Saw a slightly older model (maybe early 90's) for sale. Remembered we had one at the farm I use to work at. Anyway, has anyone used or known of anyone who has used this model to pull a trailer (let me know size, how many horses, ect.)?
It's just your average half-ton pickup, nothing special about it, nothing bad about it. It can pull just as much as the other half tons....maxing out at about a two horse with dressing room, or a three horse stock without dressing room.
There are PLENTY of threads on here about towing with a half-ton and how to make it safer/easier on the truck/etc.
I pulled my 2 horse BP steel, no dressing room with one ('97 model). It did the job, I would have much preferred a GN, but it's my dad's truck and he said no to hitch in the bed. But it went up mountains, stopped decently. I pulled my draft cross and/or my WB, both over 17 hands, and it was fine. But I actually liked my big heavy trailer. I had to plan stopping a bit more in advance, but it was super stable.
When the student is ready, the teacher will appear.
Yes I did, '87 1500 classic and a '78 2-horse sloop was my first truck and trailer combo. It got the job done in a slow but safe manner. The truck was also my daily driver and my off roading toy, so I had made a lot of improvements, rebuilt engine including a camshaft specifically for towing, larger cooling system, oil & tranny coolers, suspension, larger brakes, new 4:10 gears, etc. (I loved my truck and it was my 'project' for many years).
For towing I was very happy to have the improvements, especially the gears and cooling systems. Having a beefy low range got me and the horses out of slop or up steep slopes with little effort.
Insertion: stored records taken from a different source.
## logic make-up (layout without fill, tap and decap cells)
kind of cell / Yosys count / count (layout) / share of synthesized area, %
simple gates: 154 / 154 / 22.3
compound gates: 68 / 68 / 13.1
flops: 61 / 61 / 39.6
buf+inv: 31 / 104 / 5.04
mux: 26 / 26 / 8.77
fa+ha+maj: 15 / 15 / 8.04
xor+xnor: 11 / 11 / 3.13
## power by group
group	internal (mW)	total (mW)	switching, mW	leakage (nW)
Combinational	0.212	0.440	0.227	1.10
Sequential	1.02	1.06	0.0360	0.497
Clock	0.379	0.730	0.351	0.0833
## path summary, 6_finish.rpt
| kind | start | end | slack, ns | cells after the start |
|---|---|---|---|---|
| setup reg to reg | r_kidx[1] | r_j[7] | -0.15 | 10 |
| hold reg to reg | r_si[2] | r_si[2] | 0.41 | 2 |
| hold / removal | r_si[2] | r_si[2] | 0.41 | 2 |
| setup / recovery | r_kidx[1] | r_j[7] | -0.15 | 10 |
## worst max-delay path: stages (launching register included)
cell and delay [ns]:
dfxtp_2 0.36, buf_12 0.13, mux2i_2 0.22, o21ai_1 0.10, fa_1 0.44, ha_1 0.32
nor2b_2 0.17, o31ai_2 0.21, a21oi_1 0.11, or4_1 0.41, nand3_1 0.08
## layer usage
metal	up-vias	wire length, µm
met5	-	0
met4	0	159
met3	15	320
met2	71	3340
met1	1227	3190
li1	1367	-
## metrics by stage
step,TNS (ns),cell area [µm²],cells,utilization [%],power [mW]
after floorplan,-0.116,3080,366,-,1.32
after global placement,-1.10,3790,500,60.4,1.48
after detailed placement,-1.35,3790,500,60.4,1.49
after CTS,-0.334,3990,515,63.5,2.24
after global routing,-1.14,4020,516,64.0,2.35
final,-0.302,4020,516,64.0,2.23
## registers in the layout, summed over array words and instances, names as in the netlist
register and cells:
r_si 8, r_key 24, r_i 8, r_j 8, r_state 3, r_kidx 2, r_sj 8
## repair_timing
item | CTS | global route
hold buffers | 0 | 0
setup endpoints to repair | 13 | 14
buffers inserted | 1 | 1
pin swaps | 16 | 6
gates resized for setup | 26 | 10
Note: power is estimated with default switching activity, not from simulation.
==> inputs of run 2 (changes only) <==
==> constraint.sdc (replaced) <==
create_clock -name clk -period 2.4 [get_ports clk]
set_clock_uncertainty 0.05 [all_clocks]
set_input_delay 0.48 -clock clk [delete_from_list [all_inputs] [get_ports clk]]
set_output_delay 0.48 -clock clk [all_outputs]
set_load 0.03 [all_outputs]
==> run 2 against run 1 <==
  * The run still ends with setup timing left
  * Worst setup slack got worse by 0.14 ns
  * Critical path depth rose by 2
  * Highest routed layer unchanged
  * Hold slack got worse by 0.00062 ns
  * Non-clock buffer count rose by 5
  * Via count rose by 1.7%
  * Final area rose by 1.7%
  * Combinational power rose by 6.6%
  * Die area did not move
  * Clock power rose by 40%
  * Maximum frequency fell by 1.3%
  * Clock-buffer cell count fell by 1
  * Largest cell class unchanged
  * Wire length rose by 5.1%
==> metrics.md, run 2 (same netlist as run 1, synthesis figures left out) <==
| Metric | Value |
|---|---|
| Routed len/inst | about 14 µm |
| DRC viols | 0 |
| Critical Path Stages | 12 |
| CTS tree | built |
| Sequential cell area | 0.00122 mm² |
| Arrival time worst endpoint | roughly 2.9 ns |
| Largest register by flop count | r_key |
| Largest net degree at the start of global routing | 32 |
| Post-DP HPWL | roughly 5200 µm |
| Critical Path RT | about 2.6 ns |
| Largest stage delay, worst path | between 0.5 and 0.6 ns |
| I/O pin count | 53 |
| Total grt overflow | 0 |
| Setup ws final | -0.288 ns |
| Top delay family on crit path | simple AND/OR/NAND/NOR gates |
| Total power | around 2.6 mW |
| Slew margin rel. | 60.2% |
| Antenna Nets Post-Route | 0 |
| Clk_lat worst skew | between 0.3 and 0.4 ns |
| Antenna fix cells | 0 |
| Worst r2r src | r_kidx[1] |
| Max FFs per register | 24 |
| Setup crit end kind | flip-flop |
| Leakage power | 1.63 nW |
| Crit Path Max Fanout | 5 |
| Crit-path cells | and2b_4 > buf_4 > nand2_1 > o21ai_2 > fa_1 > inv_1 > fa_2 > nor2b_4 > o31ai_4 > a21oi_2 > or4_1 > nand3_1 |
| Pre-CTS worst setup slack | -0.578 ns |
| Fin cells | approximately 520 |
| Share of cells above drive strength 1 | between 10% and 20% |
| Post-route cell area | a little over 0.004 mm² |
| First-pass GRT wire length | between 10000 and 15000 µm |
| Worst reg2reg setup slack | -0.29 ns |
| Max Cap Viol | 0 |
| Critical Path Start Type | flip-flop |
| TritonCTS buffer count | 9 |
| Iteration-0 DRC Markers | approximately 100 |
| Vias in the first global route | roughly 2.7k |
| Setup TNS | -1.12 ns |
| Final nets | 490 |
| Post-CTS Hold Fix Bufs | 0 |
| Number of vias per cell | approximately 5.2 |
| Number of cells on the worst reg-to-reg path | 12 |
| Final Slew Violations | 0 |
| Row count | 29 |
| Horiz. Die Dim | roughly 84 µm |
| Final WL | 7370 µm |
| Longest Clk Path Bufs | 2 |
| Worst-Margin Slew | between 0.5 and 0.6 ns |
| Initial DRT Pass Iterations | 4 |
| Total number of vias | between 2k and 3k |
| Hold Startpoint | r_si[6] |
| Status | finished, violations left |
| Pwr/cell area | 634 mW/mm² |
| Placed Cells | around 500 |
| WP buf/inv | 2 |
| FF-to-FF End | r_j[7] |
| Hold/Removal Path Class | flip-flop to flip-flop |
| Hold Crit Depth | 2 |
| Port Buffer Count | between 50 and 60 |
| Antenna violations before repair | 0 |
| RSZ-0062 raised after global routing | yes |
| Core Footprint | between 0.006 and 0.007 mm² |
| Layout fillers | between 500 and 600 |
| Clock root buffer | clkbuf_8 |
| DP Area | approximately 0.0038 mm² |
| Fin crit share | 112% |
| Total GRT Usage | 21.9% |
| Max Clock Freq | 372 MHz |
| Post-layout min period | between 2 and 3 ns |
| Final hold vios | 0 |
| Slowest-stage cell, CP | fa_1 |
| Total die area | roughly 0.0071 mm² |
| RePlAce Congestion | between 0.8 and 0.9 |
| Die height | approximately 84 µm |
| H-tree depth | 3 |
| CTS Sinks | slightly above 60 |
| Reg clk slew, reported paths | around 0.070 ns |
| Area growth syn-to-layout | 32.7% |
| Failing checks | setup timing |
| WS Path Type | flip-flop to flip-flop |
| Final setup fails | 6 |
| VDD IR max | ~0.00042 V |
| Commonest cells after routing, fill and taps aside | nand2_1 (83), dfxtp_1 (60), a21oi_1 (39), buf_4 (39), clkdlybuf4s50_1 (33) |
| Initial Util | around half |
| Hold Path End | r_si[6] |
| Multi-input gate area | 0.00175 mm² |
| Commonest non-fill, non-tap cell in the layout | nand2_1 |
I did however one time have difficulty stopping the trailer going down a very steep hill, round a bend to a surprise red light I didn't know was there. Got it stopped and kept it straight, but ended up part way through the intersection. I was fully loaded with my fat horse and a friend's 17h monster. The truck wasn't quite heavy enough for dicey situations, despite the trailer having brakes too.
Ask yourself: "Can I do anything about this?"
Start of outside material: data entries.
==> src/rtl/hamming_piso_serializer.sv <==
// Parallel-in/serial-out stage for Hamming codewords: shifts each word out
// LSB first, with a one-word holding buffer so back-to-back words stay contiguous.
module hamming_piso_serializer #(
  parameter int   WIDTH    = 7,
  parameter logic IDLE_BIT = 1'b0
) (
  input  logic             clk,
  input  logic             rst,
  input  logic [WIDTH-1:0] pi_data,
  input  logic             pi_valid,
  output logic             pi_ready,
  output logic             so,
  output logic             so_valid,
  output logic             so_first
);

  localparam int CW = (WIDTH > 2) ? $clog2(WIDTH) : 1;
  localparam logic [CW-1:0] LAST_CNT = CW'(WIDTH - 1);
  localparam logic [CW-1:0] ZERO_CNT = {CW{1'b0}};
  localparam logic [CW-1:0] ONE_CNT  = CW'(1);

  typedef enum logic {
    IDLE  = 1'b0,
    SHIFT = 1'b1
  } state_t;

  state_t           state, state_nx;
  logic [WIDTH-1:0] sreg, sreg_nx;
  logic [WIDTH-1:0] hold, hold_nx;
  logic             hold_full, hold_full_nx;
  logic [CW-1:0]    cnt, cnt_nx;
  logic             acc, last, free;

  assign pi_ready = !rst && !hold_full;
  assign acc      = pi_valid && pi_ready;
  assign last     = (state == SHIFT) && (cnt == LAST_CNT);
  assign free     = (state == IDLE) || last;

  // Next-state: a held word always wins the free slot so ordering stays FIFO.
  always_comb begin
    state_nx     = state;
    sreg_nx      = sreg;
    hold_nx      = hold;
    hold_full_nx = hold_full;
    cnt_nx       = cnt;
    if (free) begin
      if (hold_full) begin
        sreg_nx      = hold;
        hold_full_nx = 1'b0;
        cnt_nx       = ZERO_CNT;
        state_nx     = SHIFT;
      end else if (acc) begin
        sreg_nx  = pi_data;
        cnt_nx   = ZERO_CNT;
        state_nx = SHIFT;
      end else if (last) begin
        state_nx = IDLE;
        cnt_nx   = ZERO_CNT;
      end else begin
        state_nx = state;
      end
    end else begin
      sreg_nx = {IDLE_BIT, sreg[WIDTH-1:1]};
      cnt_nx  = cnt + ONE_CNT;
      if (acc) begin
        hold_nx      = pi_data;
        hold_full_nx = 1'b1;
      end else begin
        hold_full_nx = hold_full;
      end
    end
  end

  // State register; reset discards both the in-flight and the held word.
  always_ff @(posedge clk) begin
    if (rst) begin
      state     <= IDLE;
      sreg      <= {WIDTH{1'b0}};
      hold      <= {WIDTH{1'b0}};
      hold_full <= 1'b0;
      cnt       <= ZERO_CNT;
    end else begin
      state     <= state_nx;
      sreg      <= sreg_nx;
      hold      <= hold_nx;
      hold_full <= hold_full_nx;
      cnt       <= cnt_nx;
    end
  end

  // Serial outputs depend on registered state only.
  always_comb begin
    so       = IDLE_BIT;
    so_valid = 1'b0;
    so_first = 1'b0;
    case (state)
      SHIFT: begin
        so       = sreg[0];
        so_valid = 1'b1;
        so_first = (cnt == ZERO_CNT);
      end
      IDLE: begin
        so       = IDLE_BIT;
        so_valid = 1'b0;
        so_first = 1'b0;
      end
      default: begin
        so       = IDLE_BIT;
        so_valid = 1'b0;
        so_first = 1'b0;
      end
    endcase
  end

endmodule
### src/rtl/multiword_add_seq_pkg.sv
// Shared types and helpers for the sequential multi-precision adder/subtractor.
package mwadd_pkg;

  typedef enum logic [1:0] {
    S_IDLE = 2'd0,
    S_RUN  = 2'd1,
    S_DONE = 2'd2
  } state_t;

  // Word-index width; never narrower than one bit so WORDS=1 builds still elaborate
  function automatic int idx_width(input int words);
    int w;
    w = 1;
    while ((1 << w) < words) w++;
    return w;
  endfunction

endpackage

### src/rtl/multiword_add_seq_if.sv
// Operation handshake and result bus for multiword_add_seq.
// Carries the acc request only when MWADD_ACC_EN is defined.
interface multiword_add_seq_if
  import mwadd_pkg::*;
#(
  parameter int N     = 4,
  parameter int WORDS = 4
);
  localparam int W = N * WORDS;

  logic         start;
  logic         sub;
  logic [W-1:0] a;
  logic [W-1:0] b;
  logic         c_in;
`ifdef MWADD_ACC_EN
  logic         acc;
`endif
  logic         ready;
  logic         busy;
  logic         done;
  logic [W-1:0] sum;
  logic         c_out;
  logic         ovf;

  modport master (
`ifdef MWADD_ACC_EN
    output acc,
`endif
    output start, sub, a, b, c_in,
    input  ready, busy, done, sum, c_out, ovf
  );

  modport slave (
`ifdef MWADD_ACC_EN
    input  acc,
`endif
    input  start, sub, a, b, c_in,
    output ready, busy, done, sum, c_out, ovf
  );

endinterface

### src/rtl/multiword_add_seq_slice.sv
// One N-bit ripple adder slice; the sequencer reuses it once per operand word.
module multiword_add_seq_slice
  import mwadd_pkg::*;
#(
  parameter int N = 4
) (
  input  logic [N-1:0] a,
  input  logic [N-1:0] b,
  input  logic         c_in,
  output logic [N-1:0] sum,
  output logic         c_out
);

  assign {c_out, sum} = {1'b0, a} + {1'b0, b} + {{N{1'b0}}, c_in};

endmodule

### src/rtl/multiword_add_seq.sv
// Sequential N*WORDS-bit add/subtract over one N-bit slice, LS word first.
// Optional MWADD_ACC_EN: acc=1 on start takes operand A from the current sum.
//
//  state  | meaning
//  -------+-----------------------------------------------------------
//  IDLE   | waiting for start; ready=1
//  RUN    | one slice add per edge, word idx, carry chained in register
//  DONE   | one-cycle done pulse; ready=1, start here runs back-to-back
module multiword_add_seq
  import mwadd_pkg::*;
#(
  parameter int N     = 4,
  parameter int WORDS = 4
) (
  input  logic                clk,
  input  logic                reset,
  multiword_add_seq_if.slave  bus
);

  localparam int              IW       = idx_width(WORDS);
  localparam logic [IW-1:0]   LAST_IDX = IW'(WORDS - 1);

  state_t                     state;
  logic [IW-1:0]              idx;
  logic                       carry;
  logic [WORDS-1:0][N-1:0]    a_reg;
  logic [WORDS-1:0][N-1:0]    b_reg;
  logic [WORDS-1:0][N-1:0]    sum_r;
  logic [WORDS-1:0][N-1:0]    a_next;
  logic                       c_out_r;
  logic                       ovf_r;
  logic                       ready_r;
  logic                       busy_r;
  logic                       done_r;

  logic [N-1:0]               slice_sum;
  logic                       slice_cout;

`ifdef MWADD_ACC_EN
  assign a_next = bus.acc ? sum_r : bus.a;
`else
  assign a_next = bus.a;
`endif

  multiword_add_seq_slice #(.N(N)) u_slice (
    .a     (a_reg[idx]),
    .b     (b_reg[idx]),
    .c_in  (carry),
    .sum   (slice_sum),
    .c_out (slice_cout)
  );

  always_ff @(posedge clk or posedge reset) begin
    if (reset) begin
      state   <= S_IDLE;
      idx     <= '0;
      carry   <= 1'b0;
      a_reg   <= '0;
      b_reg   <= '0;
      sum_r   <= '0;
      c_out_r <= 1'b0;
      ovf_r   <= 1'b0;
      ready_r <= 1'b1;
      busy_r  <= 1'b0;
      done_r  <= 1'b0;
    end else begin
      done_r <= 1'b0;
      case (state)
        S_IDLE, S_DONE: begin
          ready_r <= 1'b1;
          busy_r  <= 1'b0;
          state   <= S_IDLE;
          if (bus.start) begin
            a_reg   <= a_next;
            b_reg   <= bus.sub ? ~bus.b : bus.b;
            // subtract is A + ~B + 1, so the inverted-operand +1 rides in as carry
            carry   <= bus.sub | bus.c_in;
            idx     <= '0;
            ready_r <= 1'b0;
            busy_r  <= 1'b1;
            state   <= S_RUN;
          end
        end
        S_RUN: begin
          sum_r[idx] <= slice_sum;
          carry      <= slice_cout;
          if (idx == LAST_IDX) begin
            c_out_r <= slice_cout;
            ovf_r   <= (a_reg[WORDS-1][N-1] == b_reg[WORDS-1][N-1]) &&
                       (slice_sum[N-1] != a_reg[WORDS-1][N-1]);
            done_r  <= 1'b1;
            ready_r <= 1'b1;
            busy_r  <= 1'b0;
            state   <= S_DONE;
          end else begin
            idx <= idx + IW'(1);
          end
        end
        default: begin
          ready_r <= 1'b1;
          busy_r  <= 1'b0;
          state   <= S_IDLE;
        end
      endcase
    end
  end

  assign bus.ready = ready_r;
  assign bus.busy  = busy_r;
  assign bus.done  = done_r;
  assign bus.sum   = sum_r;
  assign bus.c_out = c_out_r;
  assign bus.ovf   = ovf_r;

endmodule

### src/flat_wrapper.sv
// flat-port wrapper written by rule: the top's interface ports become plain ports
module multiword_add_seq_flat import mwadd_pkg::*;
#(
  parameter int N     = 4,
  parameter int WORDS = 4
)
  (clk, reset, bus_start, bus_sub, bus_a, bus_b, bus_c_in, bus_ready, bus_busy, bus_done, bus_sum, bus_c_out, bus_ovf);
  multiword_add_seq_if #(.N(N), .WORDS(WORDS)) bus_i ();
  input  logic clk;
  input  logic reset;
  input wire logic [$bits(bus_i.start)-1:0] bus_start;
  input wire logic [$bits(bus_i.sub)-1:0] bus_sub;
  input wire logic [$bits(bus_i.a)-1:0] bus_a;
  input wire logic [$bits(bus_i.b)-1:0] bus_b;
  input wire logic [$bits(bus_i.c_in)-1:0] bus_c_in;
  output wire logic [$bits(bus_i.ready)-1:0] bus_ready;
  output wire logic [$bits(bus_i.busy)-1:0] bus_busy;
  output wire logic [$bits(bus_i.done)-1:0] bus_done;
  output wire logic [$bits(bus_i.sum)-1:0] bus_sum;
  output wire logic [$bits(bus_i.c_out)-1:0] bus_c_out;
  output wire logic [$bits(bus_i.ovf)-1:0] bus_ovf;
  assign bus_i.start = bus_start;
  assign bus_i.sub = bus_sub;
  assign bus_i.a = bus_a;
  assign bus_i.b = bus_b;
  assign bus_i.c_in = bus_c_in;
  assign bus_ready = bus_i.ready;
  assign bus_busy = bus_i.busy;
  assign bus_done = bus_i.done;
  assign bus_sum = bus_i.sum;
  assign bus_c_out = bus_i.c_out;
  assign bus_ovf = bus_i.ovf;
  multiword_add_seq #(.N(N), .WORDS(WORDS)) u_core (.clk(clk), .reset(reset), .bus(bus_i));
endmodule
### config.mk
export PLATFORM = sky130hd
export DESIGN_NAME = multiword_add_seq_flat
export DESIGN_NICKNAME = d
export VERILOG_FILES = /design/src/rtl/multiword_add_seq_pkg.sv /design/src/rtl/multiword_add_seq_if.sv /design/src/rtl/multiword_add_seq_slice.sv /design/src/rtl/multiword_add_seq.sv /design/src/flat_wrapper.sv
export SDC_FILE = /design/constraint.sdc
export NUM_CORES = 1
export LEC_CHECK = 0
export CAP_MARGIN = 20
export CORE_ASPECT_RATIO = 1.4
export CORE_MARGIN = 3
export CORE_UTILIZATION = 46
export DETAILED_ROUTE_END_ITERATION = 7
export GPL_TIMING_DRIVEN = 0
export PLACE_DENSITY = 0.76
export REMOVE_ABC_BUFFERS = 1
export SYNTH_ARGS = -nofsm -noshare
export SYNTH_HDL_FRONTEND = slang
export SYNTH_SLANG_ARGS = --single-unit
### constraint.sdc
create_clock -name clk -period 2.6 [get_ports clk]
set_input_delay 0.52 -clock clk [delete_from_list [all_inputs] [get_ports clk]]
set_output_delay 0.52 -clock clk [all_outputs]
set_load 0.005 [all_outputs]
If you can, do it. If you can't... then you can't and leave it at that. Worrying achieves nothing but stress.
I loved my Sierra. I miss it terribly. It was replaced by old blue the Silverado, which nothing could kill. It towed very well.
Was it better or worse than other truck brands? Comfort wise...yes. With the exception of the Dodge Ram which was like driving a Caddy....sadly it had the mechanics of a Yugo. Thankfully that is gone now, but I did like that big old squishy ride.
God I need another truck...
I Loff My Quarter Horse & I love Fenway Bartholomule cliques
Just somebody with a positive outlook on life...go ahead...hate me for that.
A friend of mine hauled a huge Belgian cross in a 2H BP DR Sundowner with her Sierra and liked it. She did have a weight distribution hitch and religiously used stabilizer bars. But the woman would haul anywhere in any weather or traffic.
I wish the suspension was a little stiffer. The whole thing felt like a slushy car. But with the hitch combo she had, it felt like the truck could control the trailer.
She cared for her vehicle, but put about 250K on it before the "this and that" repairs every month made the truck less economical to run.
ETA: With a used truck that you'll use for hauling heavy loads, you want to investigate the transmission especially. If these have the Allison tranny, you should know that it's a damned good one. But no transmission lasts forever and a new/rebuilt tranny is a big repair. Ask how the truck has been used. "Get on it" at little bit (accelerate quickly) and see how it shifts. Check the tranny fluid and see if it smells burnt.